Check out these books for riveting summer reads that double as a way to kiss up to future professors and learn more about what they do in their free time.
Prepare for back-to-school political debates: “Avoiding War with China” – Amitai Etzioni
Without classes, club meetings and homework assignments taking up your time, summer is the perfect opportunity to catch up on current events around the world, and “Avoiding War with China” will help you do just that.
Amitai Etzioni, a professor of international affairs, will release his 12th book, “Avoiding War with China,” May 2. From the first chapter, readers will begin to learn everything about the U.S. relationship with China and why Etzioni thinks that war between the two countries could be coming sooner than we think.
Etzioni said the actions of the current presidential administration towards China, the record number of weapons bought by the Pentagon over the past year and the rise of China as an economic force are all factors that contribute to the growing concern that the U.S. could soon go to war with China.
He said that if he could do anything to help impede the war with China, then he has done his job as a professor and scholar of international affairs.
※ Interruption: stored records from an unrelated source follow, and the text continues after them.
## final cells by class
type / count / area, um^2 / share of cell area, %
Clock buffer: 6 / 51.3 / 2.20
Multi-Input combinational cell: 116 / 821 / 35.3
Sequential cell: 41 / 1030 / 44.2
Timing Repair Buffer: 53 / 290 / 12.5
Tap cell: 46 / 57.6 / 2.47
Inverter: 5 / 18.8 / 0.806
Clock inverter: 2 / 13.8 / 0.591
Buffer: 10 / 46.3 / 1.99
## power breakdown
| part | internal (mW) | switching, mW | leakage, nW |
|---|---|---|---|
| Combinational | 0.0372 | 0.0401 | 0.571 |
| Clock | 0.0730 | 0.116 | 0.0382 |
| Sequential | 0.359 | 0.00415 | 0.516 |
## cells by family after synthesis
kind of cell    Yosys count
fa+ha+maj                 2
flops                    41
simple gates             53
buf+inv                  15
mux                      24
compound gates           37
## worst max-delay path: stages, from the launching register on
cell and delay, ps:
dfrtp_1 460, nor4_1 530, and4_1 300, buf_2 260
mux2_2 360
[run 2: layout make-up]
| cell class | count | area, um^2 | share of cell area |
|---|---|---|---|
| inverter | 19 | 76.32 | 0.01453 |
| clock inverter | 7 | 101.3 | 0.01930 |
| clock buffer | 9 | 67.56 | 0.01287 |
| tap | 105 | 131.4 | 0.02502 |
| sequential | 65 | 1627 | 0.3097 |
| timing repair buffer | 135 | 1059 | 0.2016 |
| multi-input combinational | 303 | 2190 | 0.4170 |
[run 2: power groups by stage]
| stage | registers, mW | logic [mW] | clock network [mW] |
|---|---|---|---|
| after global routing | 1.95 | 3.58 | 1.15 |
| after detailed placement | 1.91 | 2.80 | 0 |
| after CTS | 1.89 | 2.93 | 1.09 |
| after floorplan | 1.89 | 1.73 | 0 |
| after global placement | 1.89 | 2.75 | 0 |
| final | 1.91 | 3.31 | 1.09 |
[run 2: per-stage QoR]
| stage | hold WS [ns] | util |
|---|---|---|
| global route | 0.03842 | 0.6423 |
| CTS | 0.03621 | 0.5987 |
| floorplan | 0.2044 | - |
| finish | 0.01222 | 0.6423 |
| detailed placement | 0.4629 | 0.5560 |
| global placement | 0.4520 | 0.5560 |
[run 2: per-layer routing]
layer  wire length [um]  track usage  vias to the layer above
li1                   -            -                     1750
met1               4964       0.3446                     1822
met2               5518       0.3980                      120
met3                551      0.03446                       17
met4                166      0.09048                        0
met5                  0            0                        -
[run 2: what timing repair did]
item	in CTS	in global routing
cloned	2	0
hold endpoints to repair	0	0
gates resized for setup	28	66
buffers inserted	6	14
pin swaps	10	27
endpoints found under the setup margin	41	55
===== config.mk =====
export PLATFORM = sky130hd
export DESIGN_NAME = awtsc_top
export DESIGN_NICKNAME = d
export VERILOG_FILES = /design/src/include/awtsc_pkg.sv /design/src/include/awtsc_res_if.sv /design/src/design/awtsc_result_proc.sv /design/src/design/awtsc_top.sv
export SDC_FILE = /design/constraint.sdc
export NUM_CORES = 1
export LEC_CHECK = 0
export BUFFER_PORTS_ARGS = -buffer_cell sky130_fd_sc_hd__buf_2
export CAP_MARGIN = 0
export CELL_PAD_IN_SITES_DETAIL_PLACEMENT = 1
export CELL_PAD_IN_SITES_GLOBAL_PLACEMENT = 2
export CORE_MARGIN = 2
export CORE_UTILIZATION = 35
export CTS_BUF_LIST = sky130_fd_sc_hd__clkbuf_4
export CTS_CLUSTER_DIAMETER = 80
export DETAILED_ROUTE_END_ITERATION = 8
export PLACE_DENSITY_LB_ADDON = 0.12
export SLEW_MARGIN = 20
export SYNTH_ARGS = -nofsm -noshare
export SYNTH_HDL_FRONTEND = slang
export SYNTH_SLANG_ARGS = --single-unit

===== constraint.sdc =====
create_clock -name pclk -period 2 [get_ports pclk]
set_clock_uncertainty 0.05 [all_clocks]
set_input_delay 0.1 -clock pclk [delete_from_list [all_inputs] [get_ports pclk]]
set_output_delay 0.1 -clock pclk [all_outputs]
set_load 0.03 [all_outputs]
==> src/hdl/edh_pkg.sv <==
// Purpose: shared constants for the edh flag processing core
// Assumes: register index times four gives the wishbone byte address
// Notes: flag groups are five bits, ues ida idh eda edh from msb down
package edh_pkg;
	// register indices
	localparam logic [5:0] IDX_CTRL = 6'h00;
	localparam logic [5:0] IDX_SENS = 6'h01;
	localparam logic [5:0] IDX_OVR_VAL = 6'h02;
	localparam logic [5:0] IDX_OVR_CTRL = 6'h03;
	localparam logic [5:0] IDX_STATUS = 6'h04;
	localparam logic [5:0] IDX_OUT = 6'h05;
	localparam logic [5:0] IDX_CNT_HI = 6'h10;
	localparam logic [5:0] IDX_CNT_LO = 6'h11;
	// field positions
	localparam int CTRL_CORR_BIT = 0;
	localparam int CTRL_MODE_LSB = 1;
	localparam int OVR_FFV_BIT = 15;
	localparam int OVR_APV_BIT = 16;
	localparam int OVR_CTRL_FFV_BIT = 3;
	localparam int OVR_CTRL_APV_BIT = 4;
	localparam int SENS_CSUM_BIT = 15;
	localparam int F_EDH = 0;
	localparam int F_EDA = 1;
	localparam int F_IDH = 2;
	localparam int F_IDA = 3;
	localparam int F_UES = 4;
	localparam int GRP_ANC = 2;
	// reset values
	localparam logic [15:0] SENS_RST = 16'h7fff;
	localparam logic [16:0] OVR_VAL_RST = 17'h18000;
	localparam logic [23:0] CNT_RST = 24'h000000;
	// counter modes
	localparam logic [1:0] MODE_NORMAL = 2'h0;
	localparam logic [1:0] MODE_RESET = 2'h1;
	localparam logic [1:0] MODE_AUTO = 2'h2;
	localparam logic [1:0] MODE_HOLD = 2'h3;
	// flag port selects
	localparam logic [1:0] SEL_MISC = 2'h3;
	// edh packet header words and lowest illegal anc checksum
	localparam logic [9:0] HDR_W0 = 10'h000;
	localparam logic [9:0] HDR_W1 = 10'h3ff;
	localparam logic [9:0] HDR_W2 = 10'h3ff;
	localparam logic [9:0] HDR_W3 = 10'h1f4;
	localparam logic [9:0] CSUM_ILL_MIN = 10'h3fc;
endpackage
“If I could share that experience, then my job is done,” Etzioni said. “If I could in any small way make it less likely we go to war, it is worth the effort.”
Etzioni said his goal is to educate people with the book and hopes that students will read it because, if America were to go to war with China, then everyone would be impacted.
Read outside your comfort zone: “Earth” – Jeffrey Cohen
Jeffrey Cohen, an English professor and director of the Institute for Medieval and Early Modern Studies, collaborated on the book “Earth,” which was published March 9, with scientist Linda T. Elkins-Tanton.
As an expert in medieval studies, “Earth” is an unlikely project for Cohen. But he said that he created a book that discusses the Earth and its history in an accessible way, even for students who aren’t science buffs. Through a series of emails, texts and status updates that make up the body of the book, the authors detail the Earth and how it relates to the environment, ecology and other topics related to people’s everyday lives.
“Earth” is an easy summer read that is perfect if you’re looking for a book to complete while you tan on the beach. Cohen explained that the book is short enough to complete in just three hours.
The structure of the book allows the reader to be immersed in the conversation. Cohen said his book is the “ultimate” book for GW students because they’re curious about a range of subject areas, and the book bridges the sciences and humanities.
“That is the kind of book that brings together knowledge that too often gets separated, and tries to show why doing work that crosses traditional disciplines is really important,” Cohen said. “It’s as ambitious as our GW students are.”
Learn about the Rwandan Genocide: “Harvest of Skulls” – Abdourahman A. Waberi
Abdourahman Waberi, a French professor, wrote “Harvest of Skulls” about his visit to Rwanda during 1998 and 1999. The book, which reflects on the 1994 Rwandan Genocide, was originally written in French but was translated to English this year.
“Harvest of Skulls” describes people’s first hand experience with the Rwandan genocide through interviews that Waberi did with citizens whose family and friends were killed in the genocide.
Although this read is emotionally taxing, at only 80 pages the book will help you understand what happened through the lens of personal stories.
Waberi hopes that his book will have an impact on students and thinks the emotional nature of the stories will help students to get an “intimate picture” of what occurred during the genocide.
“It’s a tough book, but it’s a book that has to touch and affect and impact each and everyone because now the genocide of the Tutsis is something that impacts everyone,” Waberi said.